Crecemos dentro de una sociedad configurada por diversas motivaciones, algunas naturales y
propias de las necesidades históricas, y otras absolutamente artificiales, alentadas por intereses y
modas que rigen por un tiempo el movimiento de las grandes masas.
Son, sobre todo, las necesidades artificiales o las que se tiñen de artificialidad las que más atan a
los hombres y las que le impiden cambiar en cualquier sentido.
Nos explicaremos: por ejemplo, el amar y sentirse amado es una necesidad natural para cualquier
ser humano, pero los consensos sociales de moda agregan al amor un conjunto de requisitos que
lo vuelven artificial y casi imposible de vivir. Además del sentido debe haber dentro del núcleo unos
bienes materiales y unas condiciones prestigiosas que cierran las puertas a una convivencia sana.
Pero el hombre mira lo que hacen todos los demás, y de la repetición de esos actos obtiene una
tranquilidad psicológica que le permite ubicarse dignamente dentro del conjunto. Lucha por adquirir
esas cosas entendidas como indispensables y, una vez que las tiene, no puede abandonarlas
porque pierde su propia estabilidad, desgraciadamente generada sobre soportes exteriores a uno
mismo.
De igual manera, las modas imponen determinados estilos de conducta, de lenguaje, de trato
humano, de opiniones y creencias que aseguran la “normalidad”, al menos por un tiempo. Hay que
estar al tanto para seguir esas corrientes impuestas y variar junto a ellas para no alejarse ni un
paso del rebaño.
De allí el miedo al cambio. Todo cambio, si es sustancial, supone destacarse para bien o para mal,
salir de lo comúnmente aceptado, arriesgarse a ser diferente y, por lo tanto, a perder algunos de
los preciados valores establecidos por la artificialidad. Es posible que desaparezca el falso afecto
de quienes poco y nada nos querían y el prestigio inestable de aferrarse apenas a una modalidad
pasajera.
Para nosotros, aspirantes a filósofos, amantes de la sabiduría, el primer y fundamental cambio que
debemos promover es el despertar de la conciencia. En cuanto ella emerge dentro de la masa
amorfa de nuestras necesidades e imposiciones físicas, psicológicas y mentales, suscita
simultáneamente un conjunto de cambios correlacionados.
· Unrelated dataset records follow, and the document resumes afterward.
This design comes from an exercise in tuning for small area and a short achievable clock period on the open sky130 flow, not from production work.
RTL that was checked went through simulation tests only; none was proved equivalent to the original.
Only the layout flow was run in runs 2 to 5; the RTL was not checked for function there.
Power figures rest on the tool's default switching activity, not on a simulated workload.

===== design/flow/config.mk =====
export PLATFORM = sky130hd
export DESIGN_NAME = program_mem
export DESIGN_NICKNAME = program_mem
export VERILOG_FILES = /design/flow/design.v
export SDC_FILE = /design/flow/constraint.sdc
export NUM_CORES = 4
export LEC_CHECK = 0
export CAP_MARGIN = 20
export CORE_MARGIN = 2
export CORE_UTILIZATION = 50
export CTS_CLUSTER_DIAMETER = 80
export CTS_CLUSTER_SIZE = 30
export SETUP_SLACK_MARGIN = 1.0
export SLEW_MARGIN = 20
export SYNTH_HIERARCHICAL = 1

===== design/flow/constraint.sdc =====
create_clock -name core_clock -period 3.0 [get_ports {clk}]
set_input_delay 0.6000 -clock core_clock [delete_from_list [all_inputs] [get_ports {clk}]]
set_output_delay 0.6000 -clock core_clock [all_outputs]
set_load 0.01 [all_outputs]

===== design/flow/design.v =====
module program_mem #(
  parameter int ADDR_W = 16,
  parameter int DATA_W = 8,
  parameter int DEPTH  = 256,
  parameter int CNT_W  = $clog2(DEPTH) + 1
) (
  input  logic              clk,
  input  logic              rst_n,
  input  logic              load_start,
  input  logic              load_valid,
  input  logic [DATA_W-1:0] load_data,
  input  logic              load_last,
  output logic              load_ready,
  output logic              load_done,
  output logic              load_ovf,
  output logic [CNT_W-1:0]  load_count,
  input  logic              fetch_req,
  input  logic [ADDR_W-1:0] fetch_addr,
  output logic              fetch_ready,
  output logic              fetch_valid,
  output logic [DATA_W-1:0] fetch_data,
  output logic              fetch_err
);
  logic              st_load;
  logic              st_run;
  logic [7:0]        wr_ptr;
  logic [7:0]        mem [256];
  logic              xfer;
  logic              ptr_at_end;
  logic              load_end;
  logic              start_load;
  logic              fetch_acc;
  logic              in_range;
  logic [15:0]       hi_n;
  logic [255:0]      sel;
  logic [7:0]        rd_a;
  logic [7:0]        rd_b;
  assign xfer       = load_valid && st_load;
  assign ptr_at_end = &wr_ptr;
  assign load_end   = xfer && (load_last || ptr_at_end);
  assign start_load = load_start && !st_load;
  assign fetch_acc  = fetch_req && st_run;
  assign in_range   = ~|fetch_addr[15:8];
  assign load_ready  = st_load;
  assign fetch_ready = st_run;
  always_ff @(posedge clk or negedge rst_n) begin
    if (!rst_n) begin
      st_load    <= 1'b0;
      st_run     <= 1'b0;
      wr_ptr     <= '0;
      load_count <= '0;
      load_ovf   <= 1'b0;
      load_done  <= 1'b0;
    end else begin
      load_done <= load_end;
      if (st_load) begin
        st_load <= !load_end;
        st_run  <= load_end;
      end else if (load_start) begin
        st_load <= 1'b1;
        st_run  <= 1'b0;
      end
      if (start_load) begin
        wr_ptr     <= '0;
        load_count <= '0;
        load_ovf   <= 1'b0;
      end else if (xfer) begin
        wr_ptr <= wr_ptr + 1'b1;
        if (!load_count[8]) load_count <= load_count + 1'b1;
        if (!load_last && ptr_at_end) load_ovf <= 1'b1;
      end
    end
  end
  always_ff @(posedge clk) begin
    if (xfer) mem[wr_ptr] <= load_data;
  end
  pm_predec u_hi (.a(fetch_addr[7:4]), .y_n(hi_n));
  for (genvar h = 0; h < 16; h++) begin : g_grp
    pm_gdec u_gdec (.a(fetch_addr[3:0]), .g_n(hi_n[h]), .sel(sel[16*h +: 16]));
  end
  for (genvar b = 0; b < 8; b++) begin : g_bit
    logic [255:0] col;
    for (genvar i = 0; i < 256; i++) begin : g_col
      assign col[i] = mem[i][b];
    end
    pm_or256 u_or (.sel(sel), .d(col), .y_a(rd_a[b]), .y_b(rd_b[b]));
  end
  always_ff @(posedge clk or negedge rst_n) begin
    if (!rst_n) begin
      fetch_valid <= 1'b0;
      fetch_data  <= '0;
      fetch_err   <= 1'b0;
    end else begin
      fetch_valid <= fetch_acc;
      if (fetch_acc) begin
        fetch_data <= (rd_a | rd_b) & {8{in_range}};
        fetch_err  <= !in_range;
      end
    end
  end
endmodule
module pm_gdec (
  input  logic [3:0]  a,
  input  logic        g_n,
  output logic [15:0] sel
);
  logic [15:0] lo_n;
  pm_predec u_lo (.a(a), .y_n(lo_n));
  for (genvar i = 0; i < 16; i++) begin : g_sel
    pm_nor2 u_sel (.a(lo_n[i]), .b(g_n), .y(sel[i]));
  end
endmodule
module pm_predec (
  input  logic [3:0]  a,
  output logic [15:0] y_n
);
  always_comb begin
    for (int i = 0; i < 16; i++) y_n[i] = (a != 4'(i));
  end
endmodule
module pm_or256 (
  input  logic [255:0] sel,
  input  logic [255:0] d,
  output logic         y_a,
  output logic         y_b
);
  logic [31:0]  t2;   
  logic [15:0]  t3;   
  logic [7:0]   t4;   
  logic [3:0]   t5;   
  for (genvar i = 0; i < 32; i++) begin : g_l2
    pm_or8 u (.sel(sel[8*i +: 8]), .d(d[8*i +: 8]), .y(t2[i]));
  end
  for (genvar i = 0; i < 16; i++) begin : g_l3
    pm_nor2 u (.a(t2[2*i]), .b(t2[2*i+1]), .y(t3[i]));
  end
  for (genvar i = 0; i < 8; i++) begin : g_l4
    pm_nand2 u (.a(t3[2*i]), .b(t3[2*i+1]), .y(t4[i]));
  end
  for (genvar i = 0; i < 4; i++) begin : g_l5
    pm_nor2 u (.a(t4[2*i]), .b(t4[2*i+1]), .y(t5[i]));
  end
  pm_nand2 u_a (.a(t5[0]), .b(t5[1]), .y(y_a));
  pm_nand2 u_b (.a(t5[2]), .b(t5[3]), .y(y_b));
endmodule
module pm_or8 (
  input  logic [7:0] sel,
  input  logic [7:0] d,
  output logic       y
);
  logic [3:0] t;
  for (genvar i = 0; i < 4; i++) begin : g_t
    assign t[i] = !((sel[2*i] && d[2*i]) || (sel[2*i+1] && d[2*i+1]));
  end
  assign y = !(&t);
endmodule
module pm_nand2 (
  input  logic a, b,
  output logic y
);
  assign y = !(a && b);
endmodule
module pm_nor2 (
  input  logic a, b,
  output logic y
);
  assign y = !(a || b);
endmodule

===== design/flow/run.sh =====
#!/bin/bash
# synth_recipe.tcl (not shown) runs the flow's synth.tcl, then flattens the netlist and writes it again
# the make line also repeats each setting of config.mk as NAME=value (left out here)
make -C /OpenROAD-flow-scripts/flow DESIGN_CONFIG=/design/flow/config.mk WORK_HOME=/design/flow/orfs CLKGATE_MAP_FILE= SYNTH_SCRIPT=/design/flow/synth_recipe.tcl finish

==> results of run 1 <==
==> layer usage <==
| layer | track usage, % | routed length (um) | vias up |
|---|---|---|---|
| li1 | - | - | 21041 |
| met1 | 39.4 | 93400 | 24854 |
| met5 | 0 | 0 | - |
| met3 | 3.82 | 19300 | 256 |
| met4 | 7.70 | 6180 | 0 |
| met2 | 44.0 | 108000 | 2273 |
==> worst max-delay path, delay by kind of cell <==
family | cells | cell delay [ns]
buffers and inverters | 6 | 0.85
AO/OA/AOI/OAI | 2 | 0.37
AND/OR/NAND/NOR | 8 | 1.20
Mientras se vive a ciegas, no importa adoptar una u otra costumbre y aferrarse a ella, pero la
conciencia activa obliga a recapacitar sobre muchos aspectos de la existencia que antes parecían
no tener ninguna importancia.
Los cambios que se propone el filósofo no responden a modas ni aceptaciones generalizadas; por
el contrario, son cambios ascensionales en que cada paso es un escalón de superación. Más que
de cambios, deberíamos hablar de las únicas y verdaderas adquisiciones que hacen al ser
humano, al margen de los otros cambios de fortuna material, al margen de la vida y de la muerte, al
margen de pasiones y opiniones.
¿Por qué, entonces, el miedo, cuando intelectualmente se sabe que estos especiales cambios solo
traerán bienes consigo y llevarán a un mayor desarrollo espiritual? Porque estos cambios hay que
hacerlos a solas, frente a frente con uno mismo, sin que valga de nada el beneplácito de los otros,
sin que importe el aplauso o la crítica de los demás. Porque estos cambios suponen algunas
pérdidas, claro está, pero son las pérdidas que darán paso a nuevos valores mucho más estables y
armonizadores. No conocemos a ningún héroe que no haya pasado por pruebas arriesgadas y lo
haya intentado todo hasta salir victorioso. Y porque, como decíamos al principio, hay quienes
temen incluso al éxito, sabiendo que una vez conseguido, habría que mantenerse a la altura de
ese éxito, sin permitirse caídas ni depresiones, pues el éxito interior tiene fuertes exigencias ante la
propia conciencia.
En nosotros está la elección: o el vulgar miedo al cambio de lo que cambia de todas maneras y nos
deja desamparados, o el valor del cambio definitivo que nos convierta en hombres y mujeres firmes
y seguros de sí mismos, caminando por la Vida y de frente hacia el Destino.